Монтана встал и, забросив на спину мула седло, затянул подпругу. Потом перекинул уздечку через длинные, поросшие шерстью уши.
— Знаешь, что ты делаешь?
— Седлаю для тебя мула.
— Этот мул принадлежит надсмотрщику, Антонио!.. Ха-ха! Уж он-то посверкает зубами, понося всех на свете, когда узнает об этом!
— Что ты так беспокоишься об Антонио? Или забыла, что у тебя есть сын?
— А разве нужно выбрасывать хорошую монетку, а не гнутую?
— Хулио вовсе не плохой.
— Был, пока не сбежал к бандитам.
— А что, теперь он превратился в дьявола?
— Он круглый дурак, а это еще хуже… Сеньор, вы и впрямь побывали в спальне сеньориты Доротеи?
— Да, матушка.
— Господи, вы только подумайте, что за чудеса!
— Да вы только подумайте, что за спальня! — воскликнул Кид и тихо рассмеялся.
Старуха недоверчиво посмотрела в его блестящие глаза:
— Как можно поверить в такое? И как вы расстались?
— Честь по чести — друзьями.
— Как? Друзьями?
— Вот… видите? — Монтана поднял руку с кольцом, плотно охватившим мизинец.
Спицы прекратили звякать. Мария Меркадо наклонилась, чтобы лучше рассмотреть бриллиант и закивала.
— Так это правда? — прошептала она. — Это правда! Боже, спаси нас грешных! Господи, смилуйся над нами! Это то самое кольцо! Я видела его собственными глазами! Я видела, как оно сверкало на ее руке!

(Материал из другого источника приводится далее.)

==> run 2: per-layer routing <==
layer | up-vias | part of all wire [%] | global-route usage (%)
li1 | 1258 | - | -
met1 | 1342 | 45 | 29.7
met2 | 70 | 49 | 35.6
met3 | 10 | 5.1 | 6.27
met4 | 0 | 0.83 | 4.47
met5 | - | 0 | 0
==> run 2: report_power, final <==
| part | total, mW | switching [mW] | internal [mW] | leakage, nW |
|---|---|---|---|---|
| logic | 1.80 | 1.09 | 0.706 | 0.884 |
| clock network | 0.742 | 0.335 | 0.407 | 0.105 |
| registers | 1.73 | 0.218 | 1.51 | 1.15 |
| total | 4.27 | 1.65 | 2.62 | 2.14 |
===== config.mk =====
export PLATFORM = sky130hd
export DESIGN_NAME = sram_arbiter_flat
export DESIGN_NICKNAME = d
export VERILOG_FILES = /design/src/rtl/sram_arbiter_if.sv /design/src/rtl/sram_arbiter.sv /design/src/flat_wrapper.sv
export SDC_FILE = /design/constraint.sdc
export NUM_CORES = 1
export LEC_CHECK = 0
export ABC_AREA = 1
export CORE_MARGIN = 2
export CORE_UTILIZATION = 45
export CTS_CLUSTER_SIZE = 10
export DETAILED_ROUTE_END_ITERATION = 6
export PLACE_DENSITY_LB_ADDON = 0.08
export SLEW_MARGIN = 20
export SYNTH_ARGS = -nofsm -noshare
export SYNTH_HDL_FRONTEND = slang
export SYNTH_SLANG_ARGS = --single-unit

===== constraint.sdc =====
create_clock -name Clk -period 1.6 [get_ports Clk]
set_clock_uncertainty 0.1 [all_clocks]
set_input_delay 0.16 -clock Clk [delete_from_list [all_inputs] [get_ports Clk]]
set_output_delay 0.16 -clock Clk [all_outputs]
set_load 0.02 [all_outputs]

===== src/rtl/sram_arbiter_if.sv =====
// ---------------------------------------------------------------------------
// sram_arbiter_if
// Bundles the two requester ports and the registered SRAM bus of
// sram_arbiter.
//   slave  : arbiter view. Takes requests and Mem_Dout; drives grants, read
//            responses and the SRAM control/address/data.
//   master : environment view (requesters plus SRAM), the mirror of slave.
// Signals per requester N (0/1):
//   ReqN, WrN, AddrN, WdataN  request, direction (1=write), address, data
//   GntN                      combinational accept
//   RvalidN, RdataN           one-cycle read response and held read data
// SRAM side:
//   Mem_En, Mem_RW, Mem_Addr, Mem_Din   registered command (RW=1 write)
//   Mem_Dout                            read data, one cycle after the access
// ---------------------------------------------------------------------------
interface sram_arbiter_if #(
  parameter int ADDR_W = 15,
  parameter int DATA_W = 8
) ();

  logic              Req0;
  logic              Req1;
  logic              Wr0;
  logic              Wr1;
  logic [ADDR_W-1:0] Addr0;
  logic [ADDR_W-1:0] Addr1;
  logic [DATA_W-1:0] Wdata0;
  logic [DATA_W-1:0] Wdata1;
  logic              Gnt0;
  logic              Gnt1;
  logic              Rvalid0;
  logic              Rvalid1;
  logic [DATA_W-1:0] Rdata0;
  logic [DATA_W-1:0] Rdata1;

  logic              Mem_En;
  logic              Mem_RW;
  logic [ADDR_W-1:0] Mem_Addr;
  logic [DATA_W-1:0] Mem_Din;
  logic [DATA_W-1:0] Mem_Dout;

  modport slave (
    input  Req0, Req1, Wr0, Wr1, Addr0, Addr1, Wdata0, Wdata1,
    output Gnt0, Gnt1, Rvalid0, Rvalid1, Rdata0, Rdata1,
    output Mem_En, Mem_RW, Mem_Addr, Mem_Din,
    input  Mem_Dout
  );

  modport master (
    output Req0, Req1, Wr0, Wr1, Addr0, Addr1, Wdata0, Wdata1,
    input  Gnt0, Gnt1, Rvalid0, Rvalid1, Rdata0, Rdata1,
    input  Mem_En, Mem_RW, Mem_Addr, Mem_Din,
    output Mem_Dout
  );

endinterface


===== src/rtl/sram_arbiter.sv =====
// ---------------------------------------------------------------------------
// sram_arbiter
// Two-requester arbiter in front of a single-port synchronous SRAM, with a
// built-in zero-fill sweep of the whole array.
//
// state  | meaning
// SERVE  | grants requesters, round-robin on conflict
// CLEAR  | writes 0 to every address, one per cycle; no grants
//
// Ports:
//   Clk         clock, rising edge
//   Rst         synchronous active-high reset, overrides everything
//   i_Clr       start a zero-fill sweep (ignored while one is running)
//   o_Clr_Done  one-cycle pulse after the last address has been issued
//   o_Busy      high while the sweep runs
//   bus         requester ports and registered SRAM bus (slave modport)
//
// Timing: a transfer accepted at edge k is registered onto the SRAM bus at
// edge k, the SRAM executes it at edge k+1 and Mem_Dout carries read data
// until edge k+2, where it is captured into RdataN with RvalidN.
// ---------------------------------------------------------------------------
module sram_arbiter #(
  parameter int ADDR_W = 15,
  parameter int DATA_W = 8
) (
  input  logic         Clk,
  input  logic         Rst,
  input  logic         i_Clr,
  output logic         o_Clr_Done,
  output logic         o_Busy,
  sram_arbiter_if.slave bus
);

  localparam logic [0:0] SERVE = 1'b0;
  localparam logic [0:0] CLEAR = 1'b1;

  logic [0:0]        r_state;
  logic              r_prio;
  logic [ADDR_W-1:0] r_cnt;

  // read-tracking pipeline: p1 = registered on the bus, p2 = executing in SRAM
  logic              r_p1_vld;
  logic              r_p1_own;
  logic              r_p2_vld;
  logic              r_p2_own;

  logic              r_mem_en;
  logic              r_mem_rw;
  logic [ADDR_W-1:0] r_mem_addr;
  logic [DATA_W-1:0] r_mem_din;

  logic              r_rvalid0;
  logic              r_rvalid1;
  logic [DATA_W-1:0] r_rdata0;
  logic [DATA_W-1:0] r_rdata1;
  logic              r_clr_done;

  logic              w_open;
  logic              w_gnt0;
  logic              w_gnt1;
  logic              w_xfer;
  logic              w_sel_wr;
  logic [ADDR_W-1:0] w_sel_addr;
  logic [DATA_W-1:0] w_sel_wdata;
  logic              w_last;

  // Grants are withheld during reset and on the cycle Clr is presented, so a
  // request can never be accepted on the same edge that starts a sweep.
  assign w_open      = (r_state == SERVE) && !Rst && !i_Clr;
  assign w_gnt0      = w_open && bus.Req0 && (!bus.Req1 || !r_prio);
  assign w_gnt1      = w_open && bus.Req1 && (!bus.Req0 ||  r_prio);
  assign w_xfer      = w_gnt0 || w_gnt1;
  assign w_sel_wr    = w_gnt0 ? bus.Wr0    : bus.Wr1;
  assign w_sel_addr  = w_gnt0 ? bus.Addr0  : bus.Addr1;
  assign w_sel_wdata = w_gnt0 ? bus.Wdata0 : bus.Wdata1;
  assign w_last      = (r_cnt == {ADDR_W{1'b1}});

  always_ff @(posedge Clk) begin
    if (Rst) begin
      r_state    <= SERVE;
      r_prio     <= 1'b0;
      r_cnt      <= '0;
      r_mem_en   <= 1'b0;
      r_mem_rw   <= 1'b0;
      r_mem_addr <= '0;
      r_mem_din  <= '0;
      r_clr_done <= 1'b0;
    end else begin
      r_clr_done <= 1'b0;
      if (r_state == CLEAR) begin
        r_mem_en   <= 1'b1;
        r_mem_rw   <= 1'b1;
        r_mem_din  <= '0;
        r_mem_addr <= r_cnt;
        // counter wraps back to 0 on the final address
        r_cnt      <= r_cnt + 1'b1;
        if (w_last) begin
          r_state    <= SERVE;
          r_clr_done <= 1'b1;
        end
      end else if (i_Clr) begin
        r_state  <= CLEAR;
        r_cnt    <= '0;
        r_mem_en <= 1'b0;
      end else if (w_xfer) begin
        r_mem_en   <= 1'b1;
        r_mem_rw   <= w_sel_wr;
        r_mem_addr <= w_sel_addr;
        r_mem_din  <= w_sel_wr ? w_sel_wdata : '0;
        r_prio     <= w_gnt0;
      end else begin
        r_mem_en <= 1'b0;
      end
    end
  end

  // The read pipeline keeps running through a sweep so reads accepted just
  // before Clr still return on time.
  always_ff @(posedge Clk) begin
    if (Rst) begin
      r_p1_vld  <= 1'b0;
      r_p1_own  <= 1'b0;
      r_p2_vld  <= 1'b0;
      r_p2_own  <= 1'b0;
      r_rvalid0 <= 1'b0;
      r_rvalid1 <= 1'b0;
      r_rdata0  <= '0;
      r_rdata1  <= '0;
    end else begin
      r_p1_vld  <= w_xfer && !w_sel_wr;
      r_p1_own  <= w_gnt1;
      r_p2_vld  <= r_p1_vld;
      r_p2_own  <= r_p1_own;
      r_rvalid0 <= r_p2_vld && !r_p2_own;
      r_rvalid1 <= r_p2_vld &&  r_p2_own;
      if (r_p2_vld && !r_p2_own) begin
        r_rdata0 <= bus.Mem_Dout;
      end
      if (r_p2_vld && r_p2_own) begin
        r_rdata1 <= bus.Mem_Dout;
      end
    end
  end

  assign bus.Gnt0     = w_gnt0;
  assign bus.Gnt1     = w_gnt1;
  assign bus.Rvalid0  = r_rvalid0;
  assign bus.Rvalid1  = r_rvalid1;
  assign bus.Rdata0   = r_rdata0;
  assign bus.Rdata1   = r_rdata1;
  assign bus.Mem_En   = r_mem_en;
  assign bus.Mem_RW   = r_mem_rw;
  assign bus.Mem_Addr = r_mem_addr;
  assign bus.Mem_Din  = r_mem_din;
  assign o_Busy       = (r_state == CLEAR);
  assign o_Clr_Done   = r_clr_done;

endmodule
**src/rtl/pwm_pkg.sv**
```systemverilog
// Shared audio constants used by the channel generators and the PWM output stage.
package pwm_pkg;
  localparam int AUDIO_SAMPLE_WIDTH = 9;
  localparam int PWM_PERIOD_DEFAULT = 511;
endpackage

```
**src/rtl/pwm_period_counter.sv**
```systemverilog
// Free-running PWM period counter: counts 0..PERIOD and flags the wrap cycle.
module pwm_period_counter
  import pwm_pkg::*;
#(
  parameter int WIDTH  = AUDIO_SAMPLE_WIDTH,
  parameter int PERIOD = PWM_PERIOD_DEFAULT
) (
  input  logic             i_clk,
  input  logic             i_rst,
  output logic [WIDTH-1:0] o_count,
  output logic             o_wrap
);
  localparam logic [WIDTH-1:0] LAST = WIDTH'(PERIOD);

  assign o_wrap = (o_count == LAST);

  always_ff @(posedge i_clk or posedge i_rst) begin
    if (i_rst) begin
      o_count <= '0;
    end else if (o_wrap) begin
      o_count <= '0;
    end else begin
      o_count <= o_count + WIDTH'(1);
    end
  end
endmodule

```
**src/rtl/pwm_dac_output.sv**
```systemverilog
// PWM output stage: double-buffered duty sample, glitch-free period-aligned
// updates, registered pin drive, period strobe and sticky underrun flag.
module pwm_dac_output
  import pwm_pkg::*;
#(
  parameter int WIDTH  = AUDIO_SAMPLE_WIDTH,
  parameter int PERIOD = PWM_PERIOD_DEFAULT
) (
  input  logic             i_clk,
  input  logic             i_rst,
  input  logic [WIDTH-1:0] i_sample,
  input  logic             i_sample_valid,
  output logic             o_sample_ready,
  input  logic             i_clear_underrun,
  output logic             o_pwm,
  output logic             o_period_start,
  output logic             o_underrun
);
  logic [WIDTH-1:0] r_count;
  logic             w_wrap;
  logic [WIDTH-1:0] r_active;
  logic [WIDTH-1:0] r_pending;
  logic             r_pending_full;
  logic             r_primed;
  logic             w_transfer;

  pwm_period_counter #(
    .WIDTH (WIDTH),
    .PERIOD(PERIOD)
  ) u_counter (
    .i_clk  (i_clk),
    .i_rst  (i_rst),
    .o_count(r_count),
    .o_wrap (w_wrap)
  );

  assign o_sample_ready = !r_pending_full;
  assign w_transfer     = i_sample_valid && !r_pending_full;

  always_ff @(posedge i_clk or posedge i_rst) begin
    if (i_rst) begin
      r_active       <= '0;
      r_pending      <= '0;
      r_pending_full <= 1'b0;
      r_primed       <= 1'b0;
      o_pwm          <= 1'b0;
      o_period_start <= 1'b0;
      o_underrun     <= 1'b0;
    end else begin
      o_pwm          <= (r_count < r_active);
      o_period_start <= (r_count == '0);

      // A transfer can only land while pending is empty, so it never races the load.
      if (w_wrap && r_pending_full) begin
        r_active       <= r_pending;
        r_pending_full <= 1'b0;
        r_primed       <= 1'b1;
      end else if (w_transfer) begin
        r_pending      <= i_sample;
        r_pending_full <= 1'b1;
      end

      // Set has priority over a simultaneous clear.
      if (w_wrap && !r_pending_full && r_primed) begin
        o_underrun <= 1'b1;
      end else if (i_clear_underrun) begin
        o_underrun <= 1'b0;
      end
    end
  end
endmodule

```
**config.mk**
```make
export PLATFORM = sky130hd
export DESIGN_NAME = pwm_dac_output
export DESIGN_NICKNAME = d
export VERILOG_FILES = /design/src/rtl/pwm_pkg.sv /design/src/rtl/pwm_period_counter.sv /design/src/rtl/pwm_dac_output.sv
export SDC_FILE = /design/constraint.sdc
export NUM_CORES = 1
export LEC_CHECK = 0
export BUFFER_PORTS_ARGS = -buffer_cell sky130_fd_sc_hd__buf_2
export CELL_PAD_IN_SITES_DETAIL_PLACEMENT = 1
export CELL_PAD_IN_SITES_GLOBAL_PLACEMENT = 1
export CORE_UTILIZATION = 46
export DETAILED_ROUTE_END_ITERATION = 7
export GPL_TIMING_DRIVEN = 0
export HOLD_SLACK_MARGIN = 0.03
export PLACE_DENSITY = 0.75
export SLEW_MARGIN = 20
export SYNTH_ARGS = -nofsm -noshare
export SYNTH_HDL_FRONTEND = slang
export SYNTH_HIERARCHICAL = 1
export SYNTH_SLANG_ARGS = --single-unit
```
**constraint.sdc**
```tcl
create_clock -name i_clk -period 2.1 [get_ports i_clk]
set_input_delay 0.21 -clock i_clk [delete_from_list [all_inputs] [get_ports i_clk]]
set_output_delay 0.21 -clock i_clk [all_outputs]
set_load 0.02 [all_outputs]
```
==> run metrics <==
outcome finished, final reports clean; switching share of power 0.2166; number of flops mapped to enable cells by yosys 0; asr flop ratio synth 1.000; final hold violations 0; met1 Use GR 0.2574; drt drc 0; max-slew violation count 0; row count 20; fin crit period 1981 ps; Final Skew 8.075 ps; Clock Path Buffers 2; met2 Use GR 0.3214; global routing usage on met3 0.07860; vias in the first global route between 1000 and 1500; multi-input logic area 644.4 um2; clk_lat worst skew 340 ps; Slew HR 0.4254; CP Data Required Time ~2300 ps; internal power 810.5 uW; combinational share of power 0.037; Post-DRT Antenna Nets 0; CTS buffer count 5; CTS tree done; crit path kind reg2reg; placed cells 182; initial antenna violation count 0; slew at the pin closest to its max-slew limit 860.9 ps; Post-Syn Nets 146; Top FF cell, synth dfrtp_1; final-layout fill cell count roughly 330; nets between 150 and 200; DIE HEIGHT 59.16 um; core area 3078 um2; Vias per Instance 5.110; CTS sink count 32; Die ar. 3499 um2; commonest non-fill, non-tap cell in the layout dfrtp_1; die width just under 60 um; Reg area 800.8 um2; htree depth 2; I/O Pins 17; Clock Pin Slew Worst Setup and Hold Paths 100 ps; routed vias approximately 1000; area grow syn2layout 13.74%; Max Cap Viol 0; post-route setup slack approximately 120 ps; startpoint type of the worst setup path register; Post-DP HPWL 2.112 mm; gr ovfl total 0; worst slack, placed 99.56 ps; final setup vio count 0; CP endpoint kind register; FMAX 504.8 MHz; register area share after synthesis 0.5329; Worst Path Arrival 2200 ps; cells after synthesis 122; IR drop worst, VDD around 0.44 mV; routed len/inst 15.13 um; synth unique cells 25; Yosys reg bits 32; GR peak layer met2; Leak ~0.84 nW; RSZ-0062 raised after global routing no; share of layout cells above drive strength 1 0.3061; Avg Inst Size Synth 12.32 um2; GRT Util Overall 0.2072; # diodes 0; CTS Root Cell clkbuf_4; final instance count without filler cells 191; Cell Area, Synth 1503 um2; hold crit path type in2reg; NetSw 224.1 uW; GP Congestion roughly 0.74; PD cells 605.3 nW/um2; 1st-pass router iterations 4; clock network fraction of design power 0.355; Syn. warnings 6; Post-Route Utilization 0.5553; Final Cycle Share 0.9433; flop-to-flop setup slack about 120 ps; port bufs 16; total wire length 2.889 mm; part of the power in registers 0.608; largest net degree at the start of global routing 24; DRT iter0 DRCs 58; Starting Density 0.4882; Total Neg Setup Slack 0 ps; first-pass GRT wire length 4.961 mm; Worst Path Max Fanout 10; most frequent cells in the layout dfrtp_1, buf_2, inv_1, ha_1
## worst max-delay path, stage by stage (launching register included)
cell,delay (ps)
dfrtp_1,460
ha_1,290
nand3_1,110
nor2_1,200
ha_2,280
nand2_2,190
mux2_2,330
## logic make-up (layout without fill, tap and decap cells)
family | after synthesis | count (layout) | share of synthesized area
AND/OR/NAND/NOR | 28 | 28 | 0.09908
XOR/XNOR | 3 | 3 | 0.01749
multiplexers | 18 | 18 | 0.1574
flip-flops | 32 | 32 | 0.5329
buffers and inverters | 14 | 39 | 0.03997
adder cells (fa/ha/maj) | 11 | 11 | 0.09159
AO/OA/AOI/OAI | 16 | 16 | 0.06162
## registers in the layout (all words and copies together) (netlist names)
name,flops
o_underrun,1
r_active,9
r_pending_full,1
u_counter/o_count,9
o_pwm,1
o_period_start,1
r_pending,9
r_primed,1
## power by group through the flow
stage          Sequential, mW  Clock [mW]  Combinational, mW
2_1_floorplan           0.640           0             0.0228
3_3_place_gp            0.641           0             0.0366
3_5_place_dp            0.641           0             0.0382
4_1_cts                 0.630       0.382             0.0396
5_1_grt                 0.631       0.403             0.0436
6_report                0.629       0.367             0.0381
## metrics by stage
stage / total power, mW / hold slack, ps / area, um2
finish: 1.035 / 96.32 / 1709
global route: 1.077 / 82.84 / 1709
floorplan: 0.6625 / 37.92 / 1503
detailed placement: 0.6795 / 194.9 / 1638
global placement: 0.6773 / 191.0 / 1638
CTS: 1.052 / 83.74 / 1707
## repair_timing
item                                    4_1_cts  5_1_grt
endpoints found under the setup margin        0        9
hold buffers                                  1        0
buffers inserted                              0        0
gates resized for setup                       0        1
hold endpoints to repair                      9        0
## layout make-up
type,count,area share
sequential,32,0.4685
timing repair buffer,17,0.05271
buffer,1,0.006589
multi-input combinational,76,0.3770
clock buffer,8,0.03441
inverter,13,0.02855
tap,44,0.03221
## worst paths after layout
check                                       end                 start  cells after the start
setup / recovery                    r_active[2]  u_counter/o_count[0]                      6
hold / removal                     r_pending[6]           i_sample[6]                      2
setup reg to reg                    r_active[2]  u_counter/o_count[0]                      6
hold reg to reg                        r_primed              r_primed                      1
max in group asynchronous          r_pending[4]                 i_rst                      3
min in group asynchronous  u_counter/o_count[4]                 i_rst                      3
## metal layers
layer	share of wire	vias up
met2	0.50	12
met4	0.019	0
met1	0.45	491
li1	-	468
met3	0.036	5
met5	0	-
## cell usage after synthesis, types with 2 or more instances
master / number / share of area
dfrtp_1: 32 / 0.53
inv_1: 13 / 0.032
ha_1: 11 / 0.092
mux2_2: 9 / 0.067
mux2_4: 9 / 0.090
a21oi_1: 7 / 0.023
nand2_1: 6 / 0.015
nor2_1: 6 / 0.015
o21ai_0: 5 / 0.017
nand3_1: 3 / 0.010
or3_1: 3 / 0.012
nand4_1: 2 / 0.0083
nor2b_1: 2 / 0.0083
nor4_1: 2 / 0.0083
xor2_1: 2 / 0.012
(Power assumes the default switching activity.)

— Вставай, Мария. Пора в путь.
Старуха была настолько ошеломлена, что у нее пропала всякая охота сопротивляться. Она поднялась на ноги, и Кид вывел мула в полоску лунного света. С дальнего конца конюшни доносились еле слышные голоса стражников.
Мария Меркадо позволила Киду подсадить себя на мула, сотрясаясь при этом от беззвучного смеха.
— И эти руки касались самой сеньориты Доротеи! — сквозь смех шептала старуха. — А теперь они прислуживают донье Марии! Когда еще Меркадо удостаивались таких почестей? Да если меня теперь повесят, я буду только рада. Во мне и жизни-то осталось на донышке. Подумать только, у меня в услужении такой герой! Я готова петь от счастья… — И она продолжала смеяться.
Вернувшись в стойло, Монтана забрал большой, завязанный в черную тряпицу узел, который валялся на соломе рядом с Марией Меркадо. Вытащив узел на улицу, он привязал его позади седла, затем взялся за поводья и повел мула вперед, принуждая животное ступать бесшумно и осторожно.
Мария заговорила громче:
— Это правда, что они поймали тебя в моей прежней темнице?
— Да, Мария, я побывал там.
— Дохнул тамошней сырости?
— Да, Мария. От нее и крысу бросило бы в дрожь.
— А вот я не дрожала.
— Ты отважная женщина, Мария, А теперь скажи мне, это правда, что тебя побили как собаку?
— Нет, не как собаку, потому что с меня не содрали одежду. Это большая милость с их стороны. Я благословляла их за это.
— Но тебя все же высекли, Мария?
— Совсем чуть-чуть. Чтобы только припекло спину. Не стоит даже вспоминать.
Они спустились в балку за конюшней.
— Однако, несмотря на побои, ты не возненавидела семейство Лерраса?
— А за что я должна их ненавидеть?
— За что? — оглядываясь через плечо, удивленно переспросил Кид.
— За то, что меня выпороли? Ха! Они порют мой народ уже четыре столетия, так почему я должна считать себя самой несчастной? На этой земле всегда были Леррасы и всегда были Меркадо, пока мой безмозглый сын не вздумал нарушить заведенный порядок.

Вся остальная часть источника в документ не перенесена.